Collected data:

**src/rtl/qte_pkg.sv**
```systemverilog
// Shared types, constants and helpers for the quaternion to Euler angle pipeline.
`default_nettype none
package qte_pkg;

    localparam int XYW = 37;                // CORDIC x/y lane width
    localparam int ZW = 35;                 // CORDIC angle accumulator width, Q.30
    localparam int SQW = 62;                // square root remainder/root width
    localparam int SQRT_STAGES = 31;        // one result bit per cell
    localparam int ARGW = 34;               // atan2 argument width, Q2.30 doubled

    localparam logic signed [ZW-1:0] PI_Q30 = 35'sd3373259426;
    localparam logic signed [ARGW-1:0] ONE_Q30 = 34'sd1073741824;
    localparam logic [SQW-1:0] ONE_SQ = 62'd1 << 60;
    localparam logic signed [18:0] ANG_MAX = 19'sd25736;
    localparam logic [30:0] THR_RESET = 31'd1073731087;

    localparam logic [2:0] REG_LOCK_THR = 3'd0;

    localparam logic signed [ZW-1:0] ATAN_TAB [32] = '{
        35'sd843314857, 35'sd497837829, 35'sd263043837, 35'sd133525159,
        35'sd67021687, 35'sd33543516, 35'sd16775851, 35'sd8388437,
        35'sd4194283, 35'sd2097149, 35'sd1048576, 35'sd524288,
        35'sd262144, 35'sd131072, 35'sd65536, 35'sd32768,
        35'sd16384, 35'sd8192, 35'sd4096, 35'sd2048,
        35'sd1024, 35'sd512, 35'sd256, 35'sd128,
        35'sd64, 35'sd32, 35'sd16, 35'sd8,
        35'sd4, 35'sd2, 35'sd1, 35'sd0
    };

    typedef struct packed {
        logic signed [15:0] quat_w;
        logic signed [15:0] quat_x;
        logic signed [15:0] quat_y;
        logic signed [15:0] quat_z;
    } t_quat;

    typedef struct packed {
        logic signed [15:0] angle_x;
        logic signed [15:0] angle_y;
        logic signed [15:0] angle_z;
        logic               gimbal_locked;
    } t_euler;

    typedef struct packed {
        logic signed [XYW-1:0] x;
        logic signed [XYW-1:0] y;
        logic signed [ZW-1:0]  z;
        logic                  zero;
    } t_lane;

    typedef struct packed {
        logic [SQW-1:0] rem;
        logic [SQW-1:0] root;
    } t_root;

    // Round half up from Q.30 to Q3.13 and saturate.
    function automatic logic signed [15:0] to_q13(input logic signed [ZW-1:0] a);
        logic signed [ZW:0] sum;
        logic signed [18:0] r;
        sum = (ZW+1)'(a) + (ZW+1)'(65536);
        r = 19'(sum >>> 17);
        if (r > ANG_MAX) begin
            r = ANG_MAX;
        end else if (r < -ANG_MAX) begin
            r = -ANG_MAX;
        end
        return r[15:0];
    endfunction

endpackage
`default_nettype wire

```
**src/rtl/qte_cordic_cell.sv**
```systemverilog
// One vectoring CORDIC micro-rotation with its own fixed shift and angle.
`default_nettype none
module qte_cordic_cell #(
    parameter int STAGE = 0
) (
    input  wire                 i_clk,
    input  qte_pkg::t_lane      i_lane,
    output qte_pkg::t_lane      o_lane
);

    localparam logic [4:0] IDX = STAGE[4:0];
    localparam logic signed [qte_pkg::ZW-1:0] ANG = qte_pkg::ATAN_TAB[IDX];

    logic signed [qte_pkg::XYW-1:0] dx;
    logic signed [qte_pkg::XYW-1:0] dy;
    qte_pkg::t_lane                 n_lane;
    qte_pkg::t_lane                 r_lane;

    always_comb begin
        dx = i_lane.y >>> STAGE;
        dy = i_lane.x >>> STAGE;
        n_lane.zero = i_lane.zero;
        if (i_lane.y > 0) begin
            n_lane.x = i_lane.x + dx;
            n_lane.y = i_lane.y - dy;
            n_lane.z = i_lane.z + ANG;
        end else begin
            n_lane.x = i_lane.x - dx;
            n_lane.y = i_lane.y + dy;
            n_lane.z = i_lane.z - ANG;
        end
    end

    always_ff @(posedge i_clk) begin
        r_lane <= n_lane;
    end

    assign o_lane = r_lane;

endmodule
`default_nettype wire

```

> _WORK REQUIRED_: From the first line to the last, retype the data exactly.

> _EXERCISE ANSWER_:
**src/rtl/qte_pkg.sv**
```systemverilog
// Shared types, constants and helpers for the quaternion to Euler angle pipeline.
`default_nettype none
package qte_pkg;

    localparam int XYW = 37;                // CORDIC x/y lane width
    localparam int ZW = 35;                 // CORDIC angle accumulator width, Q.30
    localparam int SQW = 62;                // square root remainder/root width
    localparam int SQRT_STAGES = 31;        // one result bit per cell
    localparam int ARGW = 34;               // atan2 argument width, Q2.30 doubled

    localparam logic signed [ZW-1:0] PI_Q30 = 35'sd3373259426;
    localparam logic signed [ARGW-1:0] ONE_Q30 = 34'sd1073741824;
    localparam logic [SQW-1:0] ONE_SQ = 62'd1 << 60;
    localparam logic signed [18:0] ANG_MAX = 19'sd25736;
    localparam logic [30:0] THR_RESET = 31'd1073731087;

    localparam logic [2:0] REG_LOCK_THR = 3'd0;

    localparam logic signed [ZW-1:0] ATAN_TAB [32] = '{
        35'sd843314857, 35'sd497837829, 35'sd263043837, 35'sd133525159,
        35'sd67021687, 35'sd33543516, 35'sd16775851, 35'sd8388437,
        35'sd4194283, 35'sd2097149, 35'sd1048576, 35'sd524288,
        35'sd262144, 35'sd131072, 35'sd65536, 35'sd32768,
        35'sd16384, 35'sd8192, 35'sd4096, 35'sd2048,
        35'sd1024, 35'sd512, 35'sd256, 35'sd128,
        35'sd64, 35'sd32, 35'sd16, 35'sd8,
        35'sd4, 35'sd2, 35'sd1, 35'sd0
    };

    typedef struct packed {
        logic signed [15:0] quat_w;
        logic signed [15:0] quat_x;
        logic signed [15:0] quat_y;
        logic signed [15:0] quat_z;
    } t_quat;

    typedef struct packed {
        logic signed [15:0] angle_x;
        logic signed [15:0] angle_y;
        logic signed [15:0] angle_z;
        logic               gimbal_locked;
    } t_euler;

    typedef struct packed {
        logic signed [XYW-1:0] x;
        logic signed [XYW-1:0] y;
        logic signed [ZW-1:0]  z;
        logic                  zero;
    } t_lane;

    typedef struct packed {
        logic [SQW-1:0] rem;
        logic [SQW-1:0] root;
    } t_root;

    // Round half up from Q.30 to Q3.13 and saturate.
    function automatic logic signed [15:0] to_q13(input logic signed [ZW-1:0] a);
        logic signed [ZW:0] sum;
        logic signed [18:0] r;
        sum = (ZW+1)'(a) + (ZW+1)'(65536);
        r = 19'(sum >>> 17);
        if (r > ANG_MAX) begin
            r = ANG_MAX;
        end else if (r < -ANG_MAX) begin
            r = -ANG_MAX;
        end
        return r[15:0];
    endfunction

endpackage
`default_nettype wire

```
**src/rtl/qte_cordic_cell.sv**
```systemverilog
// One vectoring CORDIC micro-rotation with its own fixed shift and angle.
`default_nettype none
module qte_cordic_cell #(
    parameter int STAGE = 0
) (
    input  wire                 i_clk,
    input  qte_pkg::t_lane      i_lane,
    output qte_pkg::t_lane      o_lane
);

    localparam logic [4:0] IDX = STAGE[4:0];
    localparam logic signed [qte_pkg::ZW-1:0] ANG = qte_pkg::ATAN_TAB[IDX];

    logic signed [qte_pkg::XYW-1:0] dx;
    logic signed [qte_pkg::XYW-1:0] dy;
    qte_pkg::t_lane                 n_lane;
    qte_pkg::t_lane                 r_lane;

    always_comb begin
        dx = i_lane.y >>> STAGE;
        dy = i_lane.x >>> STAGE;
        n_lane.zero = i_lane.zero;
        if (i_lane.y > 0) begin
            n_lane.x = i_lane.x + dx;
            n_lane.y = i_lane.y - dy;
            n_lane.z = i_lane.z + ANG;
        end else begin
            n_lane.x = i_lane.x - dx;
            n_lane.y = i_lane.y + dy;
            n_lane.z = i_lane.z - ANG;
        end
    end

    always_ff @(posedge i_clk) begin
        r_lane <= n_lane;
    end

    assign o_lane = r_lane;

endmodule
`default_nettype wire

```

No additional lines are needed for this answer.